MATERIAL FOR THE TASK:

### config.mk
export PLATFORM = sky130hd
export DESIGN_NAME = clock_time_ctrl
export DESIGN_NICKNAME = d
export VERILOG_FILES = /design/src/rtl/clock_time_ctrl.sv
export SDC_FILE = /design/constraint.sdc
export NUM_CORES = 1
export LEC_CHECK = 0
export BUFFER_PORTS_ARGS = -buffer_cell sky130_fd_sc_hd__buf_2
export CAP_MARGIN = 20
export CELL_PAD_IN_SITES_DETAIL_PLACEMENT = 0
export CELL_PAD_IN_SITES_GLOBAL_PLACEMENT = 2
export CORE_UTILIZATION = 25
export DETAILED_ROUTE_END_ITERATION = 6
export PLACE_DENSITY_LB_ADDON = 0.1
export SLEW_MARGIN = 20
export SYNTH_ARGS = -nofsm -noshare
export SYNTH_HDL_FRONTEND = slang
export SYNTH_SLANG_ARGS = --single-unit
### constraint.sdc
create_clock -name clk -period 2.5 [get_ports clk]
set_input_delay 0.5 -clock clk [delete_from_list [all_inputs] [get_ports clk]]
set_output_delay 0.5 -clock clk [all_outputs]
set_load 0.01 [all_outputs]
### src/rtl/clock_time_ctrl.sv
// Wall-clock timekeeping with a button-driven set mode (hour, minute, second).
// Time advances on en1hz while running; set mode blanks the field being edited and auto-exits after inactivity.
module clock_time_ctrl #(
  parameter int unsigned HOUR_MAX  = 23,
  parameter int unsigned TIMEOUT_S = 30
) (
  input  logic       clk,
  input  logic       rst,
  input  logic       en1hz,
  input  logic       sig2hz,
  input  logic       btn_mode,
  input  logic       btn_inc,
  output logic       cnt_clr,
  output logic [4:0] hour,
  output logic [5:0] min,
  output logic [5:0] sec,
  output logic       setting,
  output logic       blank_hour,
  output logic       blank_min,
  output logic       blank_sec
);

  localparam logic [4:0] HMAX     = 5'(HOUR_MAX);
  localparam logic [5:0] TMO_LAST = 6'(TIMEOUT_S - 1);

  typedef enum logic [1:0] {
    RUN      = 2'd0,
    SET_HOUR = 2'd1,
    SET_MIN  = 2'd2,
    SET_SEC  = 2'd3
  } state_e;

  state_e     state_q, state_d;
  logic [4:0] hour_q, hour_d;
  logic [5:0] min_q, min_d;
  logic [5:0] sec_q, sec_d;
  logic [5:0] tmo_q, tmo_d;
  logic       cnt_clr_q, cnt_clr_d;
  logic       prev_mode_q, prev_inc_q;
  logic       mode_ev, inc_ev;

  assign mode_ev = btn_mode & ~prev_mode_q;
  assign inc_ev  = btn_inc & ~prev_inc_q;

  always_comb begin
    state_d   = state_q;
    hour_d    = hour_q;
    min_d     = min_q;
    sec_d     = sec_q;
    tmo_d     = tmo_q;
    cnt_clr_d = 1'b0;

    if (state_q == RUN) begin
      // Tick is applied even when mode_ev leaves RUN in the same cycle.
      if (en1hz) begin
        if (sec_q == 6'd59) begin
          sec_d = '0;
          if (min_q == 6'd59) begin
            min_d  = '0;
            hour_d = (hour_q == HMAX) ? '0 : hour_q + 5'd1;
          end else begin
            min_d = min_q + 6'd1;
          end
        end else begin
          sec_d = sec_q + 6'd1;
        end
      end
      if (mode_ev) begin
        state_d = SET_HOUR;
        tmo_d   = '0;
      end
    end else if (mode_ev) begin
      tmo_d = '0;
      unique case (state_q)
        SET_HOUR: state_d = SET_MIN;
        SET_MIN:  state_d = SET_SEC;
        default: begin
          state_d   = RUN;
          cnt_clr_d = 1'b1;
        end
      endcase
    end else if (inc_ev) begin
      tmo_d = '0;
      unique case (state_q)
        SET_HOUR: hour_d = (hour_q == HMAX) ? '0 : hour_q + 5'd1;
        SET_MIN:  min_d  = (min_q == 6'd59) ? '0 : min_q + 6'd1;
        default:  sec_d  = '0;
      endcase
    end else if (en1hz) begin
      if (tmo_q == TMO_LAST) begin
        state_d   = RUN;
        cnt_clr_d = 1'b1;
        tmo_d     = '0;
      end else begin
        tmo_d = tmo_q + 6'd1;
      end
    end
  end

  always_ff @(posedge clk or posedge rst) begin
    if (rst) begin
      state_q     <= RUN;
      hour_q      <= '0;
      min_q       <= '0;
      sec_q       <= '0;
      tmo_q       <= '0;
      cnt_clr_q   <= 1'b0;
      prev_mode_q <= 1'b1;
      prev_inc_q  <= 1'b1;
    end else begin
      state_q     <= state_d;
      hour_q      <= hour_d;
      min_q       <= min_d;
      sec_q       <= sec_d;
      tmo_q       <= tmo_d;
      cnt_clr_q   <= cnt_clr_d;
      prev_mode_q <= btn_mode;
      prev_inc_q  <= btn_inc;
    end
  end

  assign hour       = hour_q;
  assign min        = min_q;
  assign sec        = sec_q;
  assign cnt_clr    = cnt_clr_q;
  assign setting    = (state_q != RUN);
  assign blank_hour = (state_q == SET_HOUR) & ~sig2hz;
  assign blank_min  = (state_q == SET_MIN) & ~sig2hz;
  assign blank_sec  = (state_q == SET_SEC) & ~sig2hz;

endmodule
`config.mk`:
```
export PLATFORM = sky130hd
export DESIGN_NAME = count_seq_monitor
export DESIGN_NICKNAME = d
export VERILOG_FILES = /design/src/rtl/count_seq_monitor.sv
export SDC_FILE = /design/constraint.sdc
export NUM_CORES = 1
export LEC_CHECK = 0
export CORE_MARGIN = 1
export CORE_UTILIZATION = 52
export CTS_CLUSTER_DIAMETER = 150
export CTS_CLUSTER_SIZE = 14
export DETAILED_ROUTE_END_ITERATION = 10
export PLACE_DENSITY = 0.8
export SYNTH_ARGS = -nofsm -noshare
export SYNTH_HDL_FRONTEND = slang
export SYNTH_SLANG_ARGS = --single-unit
export TNS_END_PERCENT = 20
```
`constraint.sdc`:
```
create_clock -name clk -period 5.4 [get_ports clk]
set_clock_uncertainty 0.1 [all_clocks]
set_input_delay 1.35 -clock clk [delete_from_list [all_inputs] [get_ports clk]]
set_output_delay 1.35 -clock clk [all_outputs]
set_load 0.02 [all_outputs]
```
`src/rtl/count_seq_monitor.sv`:
```
// Sequence monitor for a 4-bit up counter: checks +1 mod 16 stepping and the
// upper flag, flags upper-half entry and wrap events, and counts wraps.
module count_seq_monitor #(
   parameter int WRAP_W      = 8,
   parameter bit CHECK_UPPER = 1'b1
) (
   input  logic              clk,
   input  logic              rst_n,
   input  logic              en,
   input  logic [3:0]        cnt_in,
   input  logic              upper_in,
   input  logic              clr_err,
   output logic              in_upper,
   output logic              rise_pulse,
   output logic              wrap_pulse,
   output logic [WRAP_W-1:0] wraps,
   output logic              seq_err,
   output logic [1:0]        state
);

   typedef enum logic [1:0] {
      SYNC = 2'd0,
      LOW  = 2'd1,
      HIGH = 2'd2,
      ERR  = 2'd3
   } state_t;

   state_t            st_q, st_d;
   logic [3:0]        prev_q, prev_d;
   logic              in_upper_q, in_upper_d;
   logic              rise_q, rise_d;
   logic              wrap_q, wrap_d;
   logic [WRAP_W-1:0] wraps_q, wraps_d;
   logic              err_q, err_d;
   logic [3:0]        exp_cnt;
   logic              cons_fault;

   function automatic logic [WRAP_W-1:0] sat_inc(input logic [WRAP_W-1:0] v);
      if (&v) return v;
      return v + {{(WRAP_W-1){1'b0}}, 1'b1};
   endfunction

   assign exp_cnt    = prev_q + 4'd1;
   assign cons_fault = CHECK_UPPER && (upper_in != cnt_in[3]);

   always_comb begin
      st_d       = st_q;
      prev_d     = prev_q;
      in_upper_d = in_upper_q;
      rise_d     = 1'b0;
      wrap_d     = 1'b0;
      wraps_d    = wraps_q;
      err_d      = err_q;
      if (clr_err) begin
         // Clear wins over any sample presented in the same cycle.
         st_d  = SYNC;
         err_d = 1'b0;
      end else if (en) begin
         unique case (st_q)
            SYNC: begin
               if (cons_fault) begin
                  st_d  = ERR;
                  err_d = 1'b1;
               end else begin
                  prev_d     = cnt_in;
                  in_upper_d = cnt_in[3];
                  st_d       = cnt_in[3] ? HIGH : LOW;
               end
            end
            LOW, HIGH: begin
               if ((cnt_in != exp_cnt) || cons_fault) begin
                  st_d  = ERR;
                  err_d = 1'b1;
               end else begin
                  prev_d     = cnt_in;
                  in_upper_d = cnt_in[3];
                  if (st_q == LOW && cnt_in == 4'd8) begin
                     rise_d = 1'b1;
                     st_d   = HIGH;
                  end else if (st_q == HIGH && cnt_in == 4'd0) begin
                     wrap_d  = 1'b1;
                     wraps_d = sat_inc(wraps_q);
                     st_d    = LOW;
                  end
               end
            end
            default: begin
            end
         endcase
      end
   end

   always_ff @(posedge clk or negedge rst_n) begin
      if (!rst_n) begin
         st_q       <= SYNC;
         prev_q     <= 4'd0;
         in_upper_q <= 1'b0;
         rise_q     <= 1'b0;
         wrap_q     <= 1'b0;
         wraps_q    <= '0;
         err_q      <= 1'b0;
      end else begin
         st_q       <= st_d;
         prev_q     <= prev_d;
         in_upper_q <= in_upper_d;
         rise_q     <= rise_d;
         wrap_q     <= wrap_d;
         wraps_q    <= wraps_d;
         err_q      <= err_d;
      end
   end

   assign in_upper   = in_upper_q;
   assign rise_pulse = rise_q;
   assign wrap_pulse = wrap_q;
   assign wraps      = wraps_q;
   assign seq_err    = err_q;
   assign state      = st_q;

endmodule

```
==> run metrics <==
FP Rows 15; Hold Path Origin wraps[4]$_DFFE_PN0P_; TritonCTS clock tree done; final setup TNS 0 ns; Crit Reg-Reg Endpoint prev_q[1]$_DFFE_PN0P_; hold depth 1; Worst Max-Slew Pin Slew about 0.74 ns; vias in the first global route 786; Boundary Pins 23; number of H-tree levels 1; unrepaired setup endpoints after global routing no; Finish-stage setup viols 0; CTS root buffer clkbuf_4; DR pass1 iterations 4; sequential share of the synthesized area between 40% and 50%; Final GP Congestion around 0.84; post-layout net count 138; All-Layer GR Usage between 20% and 30%; top cell type's share of synthesized area between 40% and 50%; WL/cell approximately 14 um; IO Port Bufs 22; Seq cells post-synth 17; die area 0.00212 mm^2; die height roughly 46 um; Startpoint Class primary input; Bufs on Longest Clock Path 2; library cell with the largest summed area after synthesis dfrtp_1; Detail Route Antenna Nets 0; worst r2r src prev_q[0]$_DFFE_PN0P_; pins over their slew limit 0; period utilisation layout between 60% and 70%; f_max between 0.2 and 0.3 GHz; Resize count post-CTS 0; Reg clk slew, reported paths between 0.1 and 0.15 ns; hold buffers post-CTS 0; biggest fanout along the worst timing path 6; M1 GR Usage about a third; M2 GR Usage ~36%; first-pass GRT wire length approximately 3500 um; initial antenna violation count 0; Area growth syn-to-layout 27.2%; Reg2Reg Depth 6; Num CTS Buffers 3; via density per instance between 5 and 6; layout cells sized above 1 11.7%; Cell variety after synth 29; Hold EP wraps[4]$_DFFE_PN0P_; Iteration-0 DRC Markers 20; Arr. time, crit path between 3 and 4 ns; Worst VDD drop between 0.15 and 0.2 mV; Core Footprint roughly 0.0018 mm^2; syn_area_per_cell about 11 um^2; most frequent cells in the layout 22 x clkdlybuf4s50_1, 17 x dfrtp_1, 11 x nand3_1; Max-slew headroom 50.6%; Die X around 46 um; Pleak between 0.5 and 0.6 nW; Power Density between 300 and 400 mW/mm^2; Worst EP required between 5 and 6 ns; clock sink total 17; top cells by area, synth dfrtp_1 42%, ha_1 9.9%, xnor2_1 6.9%; max cap viols 0; Synth warnings 0; Hold Crit Class reg -> reg; cell area after synthesis about 0.0010 mm^2; n_diodes 0; number of placed cells counting well taps around 140; pin count of the biggest net entering global routing 18; clk_lat worst skew 0.29 ns; Post-Layout Cell Count ~150; most common cell after layout, fill and taps aside clkdlybuf4s50_1; hpwl dp roughly 1600 um; CP Capture Type register; post-synthesis cell count 95; Hold Vio Cnt, Final 0; FF-to-FF setup slack 2.98 ns; vias around 820; final critical-path required period about 3.6 ns; initial core utilization about 57%; met3 GRT Util under 10%; post-CTS setup buffers 0; DRC viols 0; syn_nets approximately 110; status finished clean; Post-Route WL 2060 um; busiest grt layer met2; Filler cells about 150; crit path kind in -> reg; total gr overflow 0
[report_power, final]
group          internal, mW  total [mW]  switching [mW]
logic                0.0871       0.171          0.0841
clock network        0.0275      0.0703          0.0428
registers             0.147       0.167          0.0203
total                 0.262       0.409           0.147
[metal layers]
metal  part of all wire (%)  routed length (um)  up-vias
met1                     47                 976      405
met3                    5.0                 103        2
met2                     47                 970       26
met5                      0                   0        -
met4                   0.63                  13        0
li1                       -                   -      386
[worst max-delay path by stage]
stage / from / end / slack, ns / depth (start not counted)
floorplan: cnt_in[3] / prev_q[0]$_DFFE_PN0P_ / 2.26 / 6
global placement: cnt_in[3] / prev_q[3]$_DFFE_PN0P_ / 1.60 / 7
detailed placement: cnt_in[3] / prev_q[1]$_DFFE_PN0P_ / 1.51 / 7
CTS: cnt_in[3] / prev_q[1]$_DFFE_PN0P_ / 1.82 / 7
global route: cnt_in[3] / prev_q[3]$_DFFE_PN0P_ / 1.73 / 7
finish: cnt_in[3] / prev_q[1]$_DFFE_PN0P_ / 1.82 / 7
[cell usage after synthesis, drive strengths merged]
cell type	n
nor2	3
or4b	1
a2bb2oi	1
o31ai	1
xnor2	8
a211o	1
nand3	11
mux2	5
xor3	1
nor3b	1
nand2	4
inv	7
a21oi	4
nor4	2
o31a	1
nor2b	1
and3	2
nand4bb	1
buf	1
and4	1
xor2	1
dfrtp	17
o21ai	3
a31oi	3
nor3	3
ha	8
nand2b	2
or2	1
[per-stage QoR]
step / util (%) / setup slack (ns) / instance area (um^2) / power, mW / hold WS, ns
4_1_cts: 72.7 / 1.82 / 1280 / 0.409 / 0.427
2_1_floorplan: - / 2.26 / 1010 / 0.290 / 0.407
3_5_place_dp: 71.1 / 1.51 / 1250 / 0.341 / 0.410
3_3_place_gp: 71.1 / 1.60 / 1250 / 0.334 / 0.395
5_1_grt: 72.7 / 1.73 / 1280 / 0.435 / 0.441
6_report: 72.7 / 1.82 / 1280 / 0.409 / 0.425
[worst max-delay path, stage by stage]
cell and delay [ns]:
clkdlybuf4s50_1 0.57, inv_1 0.09, ha_1 0.35, nor4_4 0.33, a21oi_1 0.11, or4b_4 0.56, mux2_2 0.29
[logic make-up (layout without fill, tap and decap cells)]
group           Yosys count  after routing  share of synthesized area (%)
buf+inv                   8             33                           3.10
xor+xnor                 10             10                           10.3
mux                       5              5                           5.58
compound gates           14             14                           8.69
fa+ha+maj                 8              8                           9.93
flops                    17             17                           42.2
simple gates             33             33                           20.2
[state kept, by name, indices dropped and copies added, names as in the netlist]
register	flops
seq_err	1
state	2
wraps	8
wrap_pulse	1
prev_q	4
rise_pulse	1
[area by class of cell]
class / instances / area [um^2] / share of cell area (%)
multi-input cells: 70 / 552 / 43.0
clock buffers: 3 / 22.5 / 1.76
clock inverters: 1 / 5.00 / 0.390
flip-flops and latches: 17 / 425 / 33.2
well taps: 25 / 31.3 / 2.44
repair buffers: 22 / 220 / 17.2
inverters: 7 / 26.3 / 2.05
Note: power is estimated with default switching activity, not from simulation.
File: src/rtl/pc.sv
// Program counter for the 8-bit CPU datapath: 16-bit PC exposed as PCHI:PCLO,
// plus the PCHITMP staging register that holds the high byte of a long-jump
// target until the jump strobe arrives.
module pc (
    input  logic       clk,
    input  logic       _MR,
    input  logic       _long_jump,
    input  logic       _local_jump,
    input  logic       _pchitmp_in,
    input  logic [7:0] D,
    output logic [7:0] PCHI,
    output logic [7:0] PCLO
);

    logic [15:0] pc_q, pc_d;
    logic [7:0]  pchitmp_q, pchitmp_d;

    // PC action by priority: long jump, then local jump, then 16-bit increment.
    // The long jump reads pchitmp_q, i.e. the value held before this edge, so a
    // same-edge PCHITMP load only affects later jumps.
    always_comb begin
        pc_d = pc_q + 16'd1;
        if (!_long_jump) begin
            pc_d = {pchitmp_q, D};
        end else if (!_local_jump) begin
            pc_d = {pc_q[15:8], D};
        end
    end

    // Staging register loads independently of whatever the PC does this edge.
    always_comb begin
        pchitmp_d = pchitmp_q;
        if (!_pchitmp_in) begin
            pchitmp_d = D;
        end
    end

    // State registers; _MR clears everything immediately and holds it cleared.
    always_ff @(posedge clk or negedge _MR) begin
        if (!_MR) begin
            pc_q      <= 16'h0000;
            pchitmp_q <= 8'h00;
        end else begin
            pc_q      <= pc_d;
            pchitmp_q <= pchitmp_d;
        end
    end

    assign PCHI = pc_q[15:8];
    assign PCLO = pc_q[7:0];

endmodule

ACTIVITY:
Working down the entries above, count each line in which "unsigned" occurs, and state only the resulting number.

EXERCISE RESPONSE:
2